==== INFORMATION SUPPLIED ====

[src/rtl/rede_io_bridge.sv]
// Bridge between external sample streams and the float processor's I/O port
// strobes: per-port input holding registers and a port-tagged output FIFO.
module rede_io_bridge
  import rede_io_pkg::*;
#(
  parameter  int unsigned NUIOIN = RIO_NUIOIN,
  parameter  int unsigned NUIOOU = RIO_NUIOOU,
  parameter  int unsigned DW_IN  = RIO_DW_IN,
  parameter  int unsigned DW_OUT = RIO_DW_OUT,
  parameter  int unsigned FDEPTH = RIO_FDEPTH,
  localparam int unsigned PWI    = idx_w(NUIOIN),
  localparam int unsigned PWO    = idx_w(NUIOOU),
  localparam int unsigned CW     = $clog2(FDEPTH) + 1
) (
  input  logic                     clk,
  input  logic                     rst,
  input  logic [NUIOIN-1:0]        req_in,
  output logic signed [DW_IN-1:0]  io_in,
  input  logic [NUIOOU-1:0]        out_en,
  input  logic signed [DW_OUT-1:0] io_out,
  input  logic                     s_valid,
  output logic                     s_ready,
  input  logic [DW_IN-1:0]         s_data,
  input  logic [PWI-1:0]           s_port,
  output logic                     m_valid,
  input  logic                     m_ready,
  output logic signed [DW_OUT-1:0] m_data,
  output logic [PWO-1:0]           m_port,
  output logic [NUIOIN-1:0]        hold_vld,
  input  logic                     clr,
  output logic                     ovf,
  output logic                     unf,
  output logic                     err
);

  typedef struct packed {
    logic [PWO-1:0]    port;
    logic [DW_OUT-1:0] data;
  } entry_t;

  logic [DW_IN-1:0]  r_hold_data [NUIOIN];
  logic [NUIOIN-1:0] r_hold_vld;
  logic              r_ovf;
  logic              r_unf;
  logic              r_err;

  logic [NUIOIN-1:0] w_rd_sel;
  logic [NUIOIN-1:0] w_consume;
  logic [NUIOIN-1:0] w_load;
  logic              w_unf_set;
  logic              w_ovf_set;
  logic              w_err_set;
  logic              w_push_req;
  logic              w_push;
  logic              w_pop;
  logic              w_full;
  logic              w_empty;
  logic [CW-1:0]     w_count;
  logic [PWO-1:0]    w_wr_port;
  entry_t            w_din;
  entry_t            w_dout;

  // w_rd_sel[k] only when req_in is exactly bit k, so multi-hot reads select nothing.
  always_comb begin
    w_rd_sel = '0;
    io_in    = '0;
    for (int unsigned k = 0; k < NUIOIN; k++) begin
      w_rd_sel[k] = (req_in == (NUIOIN'(1) << k));
      if (w_rd_sel[k] && r_hold_vld[k]) io_in = r_hold_data[k];
    end
  end

  assign w_consume = w_rd_sel & r_hold_vld;
  assign w_unf_set = |(w_rd_sel & ~r_hold_vld);

  always_comb begin
    s_ready = 1'b0;
    w_load  = '0;
    if (32'(s_port) < NUIOIN) begin
      s_ready = ~r_hold_vld[s_port] | w_rd_sel[s_port];
      if (s_valid && s_ready) w_load[s_port] = 1'b1;
    end
  end

  always_comb begin
    w_wr_port = '0;
    for (int unsigned j = 0; j < NUIOOU; j++) begin
      if (out_en[j]) w_wr_port = PWO'(j);
    end
  end

  assign w_push_req = onehot(32'(out_en));
  assign w_err_set  = multihot(32'(req_in)) | multihot(32'(out_en));
  assign w_pop      = ~w_empty & m_ready;
  assign w_push     = w_push_req & (~w_full | w_pop);
  assign w_ovf_set  = w_push_req & (w_count == CW'(FDEPTH)) & ~w_pop;
  assign w_din      = '{port: w_wr_port, data: io_out};

  // A load on the same port as a consume wins, so the flag stays set.
  always_ff @(posedge clk or negedge rst) begin
    if (!rst) begin
      r_hold_vld <= '0;
      for (int unsigned k = 0; k < NUIOIN; k++) r_hold_data[k] <= '0;
    end else begin
      for (int unsigned k = 0; k < NUIOIN; k++) begin
        if (w_load[k]) begin
          r_hold_data[k] <= s_data;
          r_hold_vld[k]  <= 1'b1;
        end else if (w_consume[k]) begin
          r_hold_vld[k]  <= 1'b0;
        end
      end
    end
  end

  always_ff @(posedge clk or negedge rst) begin
    if (!rst) begin
      r_ovf <= 1'b0;
      r_unf <= 1'b0;
      r_err <= 1'b0;
    end else begin
      r_ovf <= w_ovf_set | (r_ovf & ~clr);
      r_unf <= w_unf_set | (r_unf & ~clr);
      r_err <= w_err_set | (r_err & ~clr);
    end
  end

  rede_fifo #(
    .WIDTH ($bits(entry_t)),
    .DEPTH (FDEPTH)
  ) u_fifo (
    .clk   (clk),
    .rst   (rst),
    .push  (w_push),
    .pop   (w_pop),
    .din   (w_din),
    .dout  (w_dout),
    .full  (w_full),
    .empty (w_empty),
    .count (w_count)
  );

  assign m_valid  = ~w_empty;
  assign m_data   = w_dout.data;
  assign m_port   = w_dout.port;
  assign hold_vld = r_hold_vld;
  assign ovf      = r_ovf;
  assign unf      = r_unf;
  assign err      = r_err;

endmodule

====

TASK DETAILS ::
Could you copy every record above exactly as it appears?

EXERCISE RESULT ::
[src/rtl/rede_io_bridge.sv]
// Bridge between external sample streams and the float processor's I/O port
// strobes: per-port input holding registers and a port-tagged output FIFO.
module rede_io_bridge
  import rede_io_pkg::*;
#(
  parameter  int unsigned NUIOIN = RIO_NUIOIN,
  parameter  int unsigned NUIOOU = RIO_NUIOOU,
  parameter  int unsigned DW_IN  = RIO_DW_IN,
  parameter  int unsigned DW_OUT = RIO_DW_OUT,
  parameter  int unsigned FDEPTH = RIO_FDEPTH,
  localparam int unsigned PWI    = idx_w(NUIOIN),
  localparam int unsigned PWO    = idx_w(NUIOOU),
  localparam int unsigned CW     = $clog2(FDEPTH) + 1
) (
  input  logic                     clk,
  input  logic                     rst,
  input  logic [NUIOIN-1:0]        req_in,
  output logic signed [DW_IN-1:0]  io_in,
  input  logic [NUIOOU-1:0]        out_en,
  input  logic signed [DW_OUT-1:0] io_out,
  input  logic                     s_valid,
  output logic                     s_ready,
  input  logic [DW_IN-1:0]         s_data,
  input  logic [PWI-1:0]           s_port,
  output logic                     m_valid,
  input  logic                     m_ready,
  output logic signed [DW_OUT-1:0] m_data,
  output logic [PWO-1:0]           m_port,
  output logic [NUIOIN-1:0]        hold_vld,
  input  logic                     clr,
  output logic                     ovf,
  output logic                     unf,
  output logic                     err
);

  typedef struct packed {
    logic [PWO-1:0]    port;
    logic [DW_OUT-1:0] data;
  } entry_t;

  logic [DW_IN-1:0]  r_hold_data [NUIOIN];
  logic [NUIOIN-1:0] r_hold_vld;
  logic              r_ovf;
  logic              r_unf;
  logic              r_err;

  logic [NUIOIN-1:0] w_rd_sel;
  logic [NUIOIN-1:0] w_consume;
  logic [NUIOIN-1:0] w_load;
  logic              w_unf_set;
  logic              w_ovf_set;
  logic              w_err_set;
  logic              w_push_req;
  logic              w_push;
  logic              w_pop;
  logic              w_full;
  logic              w_empty;
  logic [CW-1:0]     w_count;
  logic [PWO-1:0]    w_wr_port;
  entry_t            w_din;
  entry_t            w_dout;

  // w_rd_sel[k] only when req_in is exactly bit k, so multi-hot reads select nothing.
  always_comb begin
    w_rd_sel = '0;
    io_in    = '0;
    for (int unsigned k = 0; k < NUIOIN; k++) begin
      w_rd_sel[k] = (req_in == (NUIOIN'(1) << k));
      if (w_rd_sel[k] && r_hold_vld[k]) io_in = r_hold_data[k];
    end
  end

  assign w_consume = w_rd_sel & r_hold_vld;
  assign w_unf_set = |(w_rd_sel & ~r_hold_vld);

  always_comb begin
    s_ready = 1'b0;
    w_load  = '0;
    if (32'(s_port) < NUIOIN) begin
      s_ready = ~r_hold_vld[s_port] | w_rd_sel[s_port];
      if (s_valid && s_ready) w_load[s_port] = 1'b1;
    end
  end

  always_comb begin
    w_wr_port = '0;
    for (int unsigned j = 0; j < NUIOOU; j++) begin
      if (out_en[j]) w_wr_port = PWO'(j);
    end
  end

  assign w_push_req = onehot(32'(out_en));
  assign w_err_set  = multihot(32'(req_in)) | multihot(32'(out_en));
  assign w_pop      = ~w_empty & m_ready;
  assign w_push     = w_push_req & (~w_full | w_pop);
  assign w_ovf_set  = w_push_req & (w_count == CW'(FDEPTH)) & ~w_pop;
  assign w_din      = '{port: w_wr_port, data: io_out};

  // A load on the same port as a consume wins, so the flag stays set.
  always_ff @(posedge clk or negedge rst) begin
    if (!rst) begin
      r_hold_vld <= '0;
      for (int unsigned k = 0; k < NUIOIN; k++) r_hold_data[k] <= '0;
    end else begin
      for (int unsigned k = 0; k < NUIOIN; k++) begin
        if (w_load[k]) begin
          r_hold_data[k] <= s_data;
          r_hold_vld[k]  <= 1'b1;
        end else if (w_consume[k]) begin
          r_hold_vld[k]  <= 1'b0;
        end
      end
    end
  end

  always_ff @(posedge clk or negedge rst) begin
    if (!rst) begin
      r_ovf <= 1'b0;
      r_unf <= 1'b0;
      r_err <= 1'b0;
    end else begin
      r_ovf <= w_ovf_set | (r_ovf & ~clr);
      r_unf <= w_unf_set | (r_unf & ~clr);
      r_err <= w_err_set | (r_err & ~clr);
    end
  end

  rede_fifo #(
    .WIDTH ($bits(entry_t)),
    .DEPTH (FDEPTH)
  ) u_fifo (
    .clk   (clk),
    .rst   (rst),
    .push  (w_push),
    .pop   (w_pop),
    .din   (w_din),
    .dout  (w_dout),
    .full  (w_full),
    .empty (w_empty),
    .count (w_count)
  );

  assign m_valid  = ~w_empty;
  assign m_data   = w_dout.data;
  assign m_port   = w_dout.port;
  assign hold_vld = r_hold_vld;
  assign ovf      = r_ovf;
  assign unf      = r_unf;
  assign err      = r_err;

endmodule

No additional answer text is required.